(Stored data)
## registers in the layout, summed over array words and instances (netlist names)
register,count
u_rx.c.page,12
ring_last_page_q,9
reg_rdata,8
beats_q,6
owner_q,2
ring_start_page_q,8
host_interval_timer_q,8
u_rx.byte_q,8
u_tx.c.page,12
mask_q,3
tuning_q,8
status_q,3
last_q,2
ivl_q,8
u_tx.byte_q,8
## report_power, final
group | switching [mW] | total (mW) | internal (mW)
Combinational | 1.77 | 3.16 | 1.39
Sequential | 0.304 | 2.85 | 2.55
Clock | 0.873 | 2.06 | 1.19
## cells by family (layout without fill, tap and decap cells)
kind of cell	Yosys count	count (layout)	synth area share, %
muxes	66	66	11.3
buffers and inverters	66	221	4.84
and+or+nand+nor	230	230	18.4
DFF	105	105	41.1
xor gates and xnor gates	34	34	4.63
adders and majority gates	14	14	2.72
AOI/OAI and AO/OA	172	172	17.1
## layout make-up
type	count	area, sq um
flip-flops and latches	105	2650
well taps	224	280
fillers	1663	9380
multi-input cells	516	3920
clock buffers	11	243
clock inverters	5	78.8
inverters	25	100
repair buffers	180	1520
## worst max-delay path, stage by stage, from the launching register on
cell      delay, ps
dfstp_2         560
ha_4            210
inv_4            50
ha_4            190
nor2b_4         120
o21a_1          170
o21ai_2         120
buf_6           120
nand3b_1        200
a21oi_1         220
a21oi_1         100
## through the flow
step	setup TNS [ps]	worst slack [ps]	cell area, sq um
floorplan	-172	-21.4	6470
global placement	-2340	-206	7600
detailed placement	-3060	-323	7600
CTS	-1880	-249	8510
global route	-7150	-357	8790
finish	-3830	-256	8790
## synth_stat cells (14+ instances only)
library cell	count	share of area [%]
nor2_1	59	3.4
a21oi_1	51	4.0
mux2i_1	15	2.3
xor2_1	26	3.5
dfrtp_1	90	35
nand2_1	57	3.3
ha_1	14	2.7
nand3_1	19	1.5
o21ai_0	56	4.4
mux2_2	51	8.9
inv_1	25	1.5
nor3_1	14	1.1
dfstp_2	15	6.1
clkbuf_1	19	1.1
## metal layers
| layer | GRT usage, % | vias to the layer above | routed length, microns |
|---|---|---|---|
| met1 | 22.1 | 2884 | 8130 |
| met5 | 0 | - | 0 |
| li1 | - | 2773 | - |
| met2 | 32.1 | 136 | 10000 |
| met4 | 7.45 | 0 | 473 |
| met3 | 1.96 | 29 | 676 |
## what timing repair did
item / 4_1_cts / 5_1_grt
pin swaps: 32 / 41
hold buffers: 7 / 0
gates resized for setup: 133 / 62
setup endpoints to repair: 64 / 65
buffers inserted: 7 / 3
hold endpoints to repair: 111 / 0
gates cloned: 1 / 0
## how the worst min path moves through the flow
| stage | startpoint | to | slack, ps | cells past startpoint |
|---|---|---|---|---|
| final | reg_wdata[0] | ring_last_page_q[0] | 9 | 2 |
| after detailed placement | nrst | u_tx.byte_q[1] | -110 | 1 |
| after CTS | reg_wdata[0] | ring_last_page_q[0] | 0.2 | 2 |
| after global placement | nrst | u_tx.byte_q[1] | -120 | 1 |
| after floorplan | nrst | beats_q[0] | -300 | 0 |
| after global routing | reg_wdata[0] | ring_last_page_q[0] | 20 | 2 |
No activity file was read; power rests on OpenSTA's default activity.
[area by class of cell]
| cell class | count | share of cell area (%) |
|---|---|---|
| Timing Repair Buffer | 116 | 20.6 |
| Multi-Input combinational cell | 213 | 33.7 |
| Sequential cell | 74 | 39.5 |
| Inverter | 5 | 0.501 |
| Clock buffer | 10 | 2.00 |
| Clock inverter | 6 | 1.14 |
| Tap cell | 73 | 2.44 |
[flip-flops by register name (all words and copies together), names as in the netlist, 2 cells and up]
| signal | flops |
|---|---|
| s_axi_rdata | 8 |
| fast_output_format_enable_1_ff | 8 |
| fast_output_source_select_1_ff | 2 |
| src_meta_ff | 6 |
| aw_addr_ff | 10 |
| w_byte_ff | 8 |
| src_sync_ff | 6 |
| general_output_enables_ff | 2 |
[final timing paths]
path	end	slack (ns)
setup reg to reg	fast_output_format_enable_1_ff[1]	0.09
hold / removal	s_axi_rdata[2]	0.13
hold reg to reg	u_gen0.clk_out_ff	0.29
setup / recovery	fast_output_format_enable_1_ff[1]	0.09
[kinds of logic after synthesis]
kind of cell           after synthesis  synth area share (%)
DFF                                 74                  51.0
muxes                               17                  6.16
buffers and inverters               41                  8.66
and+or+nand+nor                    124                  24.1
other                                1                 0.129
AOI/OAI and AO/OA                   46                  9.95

## What the task requires
Copy out each entry exactly, leaving nothing out.

## Output for this task
## registers in the layout, summed over array words and instances (netlist names)
register,count
u_rx.c.page,12
ring_last_page_q,9
reg_rdata,8
beats_q,6
owner_q,2
ring_start_page_q,8
host_interval_timer_q,8
u_rx.byte_q,8
u_tx.c.page,12
mask_q,3
tuning_q,8
status_q,3
last_q,2
ivl_q,8
u_tx.byte_q,8
## report_power, final
group | switching [mW] | total (mW) | internal (mW)
Combinational | 1.77 | 3.16 | 1.39
Sequential | 0.304 | 2.85 | 2.55
Clock | 0.873 | 2.06 | 1.19
## cells by family (layout without fill, tap and decap cells)
kind of cell	Yosys count	count (layout)	synth area share, %
muxes	66	66	11.3
buffers and inverters	66	221	4.84
and+or+nand+nor	230	230	18.4
DFF	105	105	41.1
xor gates and xnor gates	34	34	4.63
adders and majority gates	14	14	2.72
AOI/OAI and AO/OA	172	172	17.1
## layout make-up
type	count	area, sq um
flip-flops and latches	105	2650
well taps	224	280
fillers	1663	9380
multi-input cells	516	3920
clock buffers	11	243
clock inverters	5	78.8
inverters	25	100
repair buffers	180	1520
## worst max-delay path, stage by stage, from the launching register on
cell      delay, ps
dfstp_2         560
ha_4            210
inv_4            50
ha_4            190
nor2b_4         120
o21a_1          170
o21ai_2         120
buf_6           120
nand3b_1        200
a21oi_1         220
a21oi_1         100
## through the flow
step	setup TNS [ps]	worst slack [ps]	cell area, sq um
floorplan	-172	-21.4	6470
global placement	-2340	-206	7600
detailed placement	-3060	-323	7600
CTS	-1880	-249	8510
global route	-7150	-357	8790
finish	-3830	-256	8790
## synth_stat cells (14+ instances only)
library cell	count	share of area [%]
nor2_1	59	3.4
a21oi_1	51	4.0
mux2i_1	15	2.3
xor2_1	26	3.5
dfrtp_1	90	35
nand2_1	57	3.3
ha_1	14	2.7
nand3_1	19	1.5
o21ai_0	56	4.4
mux2_2	51	8.9
inv_1	25	1.5
nor3_1	14	1.1
dfstp_2	15	6.1
clkbuf_1	19	1.1
## metal layers
| layer | GRT usage, % | vias to the layer above | routed length, microns |
|---|---|---|---|
| met1 | 22.1 | 2884 | 8130 |
| met5 | 0 | - | 0 |
| li1 | - | 2773 | - |
| met2 | 32.1 | 136 | 10000 |
| met4 | 7.45 | 0 | 473 |
| met3 | 1.96 | 29 | 676 |
## what timing repair did
item / 4_1_cts / 5_1_grt
pin swaps: 32 / 41
hold buffers: 7 / 0
gates resized for setup: 133 / 62
setup endpoints to repair: 64 / 65
buffers inserted: 7 / 3
hold endpoints to repair: 111 / 0
gates cloned: 1 / 0
## how the worst min path moves through the flow
| stage | startpoint | to | slack, ps | cells past startpoint |
|---|---|---|---|---|
| final | reg_wdata[0] | ring_last_page_q[0] | 9 | 2 |
| after detailed placement | nrst | u_tx.byte_q[1] | -110 | 1 |
| after CTS | reg_wdata[0] | ring_last_page_q[0] | 0.2 | 2 |
| after global placement | nrst | u_tx.byte_q[1] | -120 | 1 |
| after floorplan | nrst | beats_q[0] | -300 | 0 |
| after global routing | reg_wdata[0] | ring_last_page_q[0] | 20 | 2 |
No activity file was read; power rests on OpenSTA's default activity.
[area by class of cell]
| cell class | count | share of cell area (%) |
|---|---|---|
| Timing Repair Buffer | 116 | 20.6 |
| Multi-Input combinational cell | 213 | 33.7 |
| Sequential cell | 74 | 39.5 |
| Inverter | 5 | 0.501 |
| Clock buffer | 10 | 2.00 |
| Clock inverter | 6 | 1.14 |
| Tap cell | 73 | 2.44 |
[flip-flops by register name (all words and copies together), names as in the netlist, 2 cells and up]
| signal | flops |
|---|---|
| s_axi_rdata | 8 |
| fast_output_format_enable_1_ff | 8 |
| fast_output_source_select_1_ff | 2 |
| src_meta_ff | 6 |
| aw_addr_ff | 10 |
| w_byte_ff | 8 |
| src_sync_ff | 6 |
| general_output_enables_ff | 2 |
[final timing paths]
path	end	slack (ns)
setup reg to reg	fast_output_format_enable_1_ff[1]	0.09
hold / removal	s_axi_rdata[2]	0.13
hold reg to reg	u_gen0.clk_out_ff	0.29
setup / recovery	fast_output_format_enable_1_ff[1]	0.09
[kinds of logic after synthesis]
kind of cell           after synthesis  synth area share (%)
DFF                                 74                  51.0
muxes                               17                  6.16
buffers and inverters               41                  8.66
and+or+nand+nor                    124                  24.1
other                                1                 0.129
AOI/OAI and AO/OA                   46                  9.95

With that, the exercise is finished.